ミャンマーにあふれる「タナカさん」とは? 紫外線から肌を守る、ヤンゴン女子の必需品
著者も、実際にタナカを塗ってみた。塗ってしばらくするとパリパリに乾いてきて、触るとベビーパウダーのようなさらさらとした感触だ。ただ、それと同時に肌がつっぱるので、若くない肌、乾燥肌には注意が必要だ。
ヤンゴンでは、ファンデーションもリップもマスカラもしていない「スッピン女子」が一般的で、彼女たちには“唯一のメーク品”としてタナカが人気だ。ただ、20代のイマドキおしゃれさんたちには、「タナカなんて、UVカット機能もないし、田舎者がするものよ」という風潮も現れ始めている。
しかし、オーガニック・ナチュラルコスメブームというちょっと上から目線でみれば、このタナカ、海外に向けてこれから流行るのではないか、とも思えてくる。タナカにもケミカルなクリームタイプとナチュラルな木のタイプがあるが、現地では断然、木の方が人気であった。
近隣諸国の女子はタナカをどう思う?
アジアといえども、都会でこんな光景はなかなか見たことがない。ということで、このタナカについて、近隣諸国の同世代亜女子(アジア在住の女子)はどんなふうに感じるのか、タナカを頬に塗った女性の写真を見せて感想を聞いてみた。
「タナカはとてもかわいいと思うけれど、韓国では、自然のものよりブランドの化粧品を好みます」(ソウル)
「インドネシアにも天然由来の化粧品は人気だけれど、ミャンマーよりももっとモダンな容器に入っています」(ジャカルタ)
「白い顔をして歩きまわるのは、かなり変な気がします。顔全体をカバーしないと意味がないのではないかしら」(クアラルンプール)
「夫がミャンマー土産に買ってきてくれました。見て爆笑したけど、効果をきいてすぐに使ってみたくなりました。冷たく気持ちよくて、オートバイに乗るときに最高。
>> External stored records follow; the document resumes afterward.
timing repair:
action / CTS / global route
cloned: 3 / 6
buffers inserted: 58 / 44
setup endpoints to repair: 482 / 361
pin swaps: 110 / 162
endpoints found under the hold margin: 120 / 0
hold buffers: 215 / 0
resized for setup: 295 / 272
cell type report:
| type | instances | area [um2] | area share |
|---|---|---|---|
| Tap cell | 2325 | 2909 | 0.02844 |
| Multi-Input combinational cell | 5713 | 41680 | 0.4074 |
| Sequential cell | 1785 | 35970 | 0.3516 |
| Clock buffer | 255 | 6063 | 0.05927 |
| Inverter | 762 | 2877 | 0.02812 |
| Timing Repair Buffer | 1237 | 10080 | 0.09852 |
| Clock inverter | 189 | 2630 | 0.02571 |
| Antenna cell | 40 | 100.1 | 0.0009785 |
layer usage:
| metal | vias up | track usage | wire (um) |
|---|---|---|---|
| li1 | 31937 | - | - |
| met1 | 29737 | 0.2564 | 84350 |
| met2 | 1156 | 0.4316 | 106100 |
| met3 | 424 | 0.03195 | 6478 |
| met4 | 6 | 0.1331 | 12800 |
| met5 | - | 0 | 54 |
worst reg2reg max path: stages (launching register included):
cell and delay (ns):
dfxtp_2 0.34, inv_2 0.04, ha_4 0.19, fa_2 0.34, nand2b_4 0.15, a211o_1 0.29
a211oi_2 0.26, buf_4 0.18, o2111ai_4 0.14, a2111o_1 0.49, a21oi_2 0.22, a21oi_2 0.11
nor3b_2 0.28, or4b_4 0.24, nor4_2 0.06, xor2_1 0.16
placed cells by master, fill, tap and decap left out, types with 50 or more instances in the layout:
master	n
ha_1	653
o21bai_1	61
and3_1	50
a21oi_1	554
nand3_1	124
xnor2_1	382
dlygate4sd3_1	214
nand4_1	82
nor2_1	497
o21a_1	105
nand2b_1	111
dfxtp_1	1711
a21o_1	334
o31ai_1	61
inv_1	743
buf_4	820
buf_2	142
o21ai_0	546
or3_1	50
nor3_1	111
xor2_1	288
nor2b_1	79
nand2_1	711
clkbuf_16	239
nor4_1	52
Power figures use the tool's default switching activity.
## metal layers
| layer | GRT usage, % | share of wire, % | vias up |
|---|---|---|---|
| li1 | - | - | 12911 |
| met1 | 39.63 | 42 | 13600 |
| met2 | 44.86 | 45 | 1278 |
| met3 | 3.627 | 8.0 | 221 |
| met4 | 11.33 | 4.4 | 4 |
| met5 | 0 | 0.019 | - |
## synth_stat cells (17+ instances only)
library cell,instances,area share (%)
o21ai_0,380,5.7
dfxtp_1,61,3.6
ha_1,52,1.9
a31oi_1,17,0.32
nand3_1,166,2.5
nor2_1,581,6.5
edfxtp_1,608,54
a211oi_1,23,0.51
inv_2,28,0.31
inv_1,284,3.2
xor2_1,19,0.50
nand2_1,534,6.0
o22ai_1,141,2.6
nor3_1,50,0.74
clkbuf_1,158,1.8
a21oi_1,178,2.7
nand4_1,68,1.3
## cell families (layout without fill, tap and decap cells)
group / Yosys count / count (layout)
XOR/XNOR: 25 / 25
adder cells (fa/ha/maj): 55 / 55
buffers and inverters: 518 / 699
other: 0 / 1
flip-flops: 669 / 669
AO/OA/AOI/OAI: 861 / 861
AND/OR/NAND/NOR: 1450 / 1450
### config.mk
export PLATFORM = sky130hd
export DESIGN_NAME = scr_div_stage
export DESIGN_NICKNAME = d
export VERILOG_FILES = /design/src/rtl/core/scr_pkg.sv /design/src/rtl/core/scr_div_stage.sv
export SDC_FILE = /design/constraint.sdc
export NUM_CORES = 1
export LEC_CHECK = 0
export BUFFER_PORTS_ARGS = -buffer_cell sky130_fd_sc_hd__buf_4
export CAP_MARGIN = 20
export CORE_AREA = 4 4 323 325
export CTS_BUF_LIST = sky130_fd_sc_hd__clkbuf_4 sky130_fd_sc_hd__clkbuf_8 sky130_fd_sc_hd__clkbuf_16
export DETAILED_ROUTE_END_ITERATION = 7
export DIE_AREA = 0 0 327 329
export RECOVER_POWER = 25
export SETUP_SLACK_MARGIN = 0.2
export SLEW_MARGIN = 20
export SYNTH_ARGS = -nofsm -noshare
export SYNTH_HDL_FRONTEND = slang
export SYNTH_SLANG_ARGS = --single-unit
### constraint.sdc
create_clock -name clk -period 28.8 [get_ports clk]
set_input_delay 4.32 -clock clk [delete_from_list [all_inputs] [get_ports clk]]
set_output_delay 4.32 -clock clk [all_outputs]
set_load 0.1 [all_outputs]
### src/rtl/core/scr_pkg.sv
// ----------------------------------------------------------------------------
// scr_pkg
// Types and constants shared by the sphere collision and reflection pipeline.
// ----------------------------------------------------------------------------
package scr_pkg;

  localparam int VW = 24;  // vector component width
  localparam int RW = 22;  // radius width
  localparam int QB = 25;  // quotient bits produced by the divider
  localparam int DW = 47;  // divisor width (twice the squared distance)
  localparam int NW = 73;  // dividend width

  typedef struct packed {
    logic signed [VW-1:0] self_pos_x;
    logic signed [VW-1:0] self_pos_y;
    logic signed [VW-1:0] self_pos_z;
    logic        [RW-1:0] self_radius;
    logic signed [VW-1:0] other_pos_x;
    logic signed [VW-1:0] other_pos_y;
    logic signed [VW-1:0] other_pos_z;
    logic        [RW-1:0] other_radius;
    logic signed [VW-1:0] other_vel_x;
    logic signed [VW-1:0] other_vel_y;
    logic signed [VW-1:0] other_vel_z;
  } scr_in_t;

  typedef struct packed {
    logic                 hit;
    logic signed [VW-1:0] bounce_x;
    logic signed [VW-1:0] bounce_y;
    logic signed [VW-1:0] bounce_z;
    logic signed [VW-1:0] new_pos_x;
    logic signed [VW-1:0] new_pos_y;
    logic signed [VW-1:0] new_pos_z;
  } scr_out_t;

  // Per-item data that rides along the divider untouched.
  typedef struct packed {
    logic                  hit;
    logic                  dzero;
    logic [2:0]            neg;
    logic [2:0][VW-1:0]    vel;
    logic [2:0][VW-1:0]    opos;
  } scr_side_t;

  typedef struct packed {
    scr_side_t             side;
    logic [DW-1:0]         d2;
    logic [2:0][DW-1:0]    rem;
    logic [2:0][QB-1:0]    nq;
    logic [2:0]            ovf;
  } scr_div_t;

endpackage

### src/rtl/core/scr_div_stage.sv
// ----------------------------------------------------------------------------
// scr_div_stage
// One restoring division step on all three lanes, one quotient bit each.
// ----------------------------------------------------------------------------
module scr_div_stage (
  input  logic              clk,
  input  logic              rst_n,
  input  logic              up_valid,
  output logic              up_ready,
  input  scr_pkg::scr_div_t up_data,
  output logic              dn_valid,
  input  logic              dn_ready,
  output scr_pkg::scr_div_t dn_data
);
  import scr_pkg::*;

  logic     vld_r;
  scr_div_t data_r, data_nxt;
  logic     en;

  assign en = !vld_r || dn_ready;
  assign up_ready = en;

  always_comb begin
    logic [DW:0] t, diff;
    logic        ge;
    data_nxt = up_data;
    for (int i = 0; i < 3; i++) begin
      t    = {up_data.rem[i], up_data.nq[i][QB-1]};
      diff = t - {1'b0, up_data.d2};
      ge   = t >= {1'b0, up_data.d2};
      data_nxt.rem[i] = ge ? diff[DW-1:0] : t[DW-1:0];
      data_nxt.nq[i]  = {up_data.nq[i][QB-2:0], ge};
    end
  end

  always_ff @(posedge clk) begin
    if (!rst_n) begin
      vld_r <= 1'b0;
    end else if (en) begin
      vld_r <= up_valid;
    end
  end

  always_ff @(posedge clk) begin
    if (en) data_r <= data_nxt;
  end

  assign dn_valid = vld_r;
  assign dn_data  = data_r;

  // Without overflow the partial remainder always stays below the divisor.
  a_rem_bound: assert property (@(posedge clk) disable iff (!rst_n)
    vld_r && !data_r.ovf[0] && data_r.d2 != '0 |-> data_r.rem[0] < data_r.d2)
    else $error("division remainder out of range");

endmodule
大好きです」(ホーチミン)
なるほど、アジアの国々でも、かわいいとか、おかしいとか、賛否両論だが、ジャカルタのように対抗心があったり、ちょっとタナカは気になる存在のようである。
ついでに美白意識について聞いてみると、各国の多くの女子は「明るく透明感のある白い肌」を追い求めているようだった。中国、韓国、マレーシアの亜女子達から白肌が人気の理由に、「白い肌は七難隠すから」ということわざが偶然にもあがったのは、なんとも興味深かった。
急速に発展するヤンゴン。強い日差しの降り注ぐこの国で、果たして10年後、タナカさんをどれだけ見ることができるだろうか。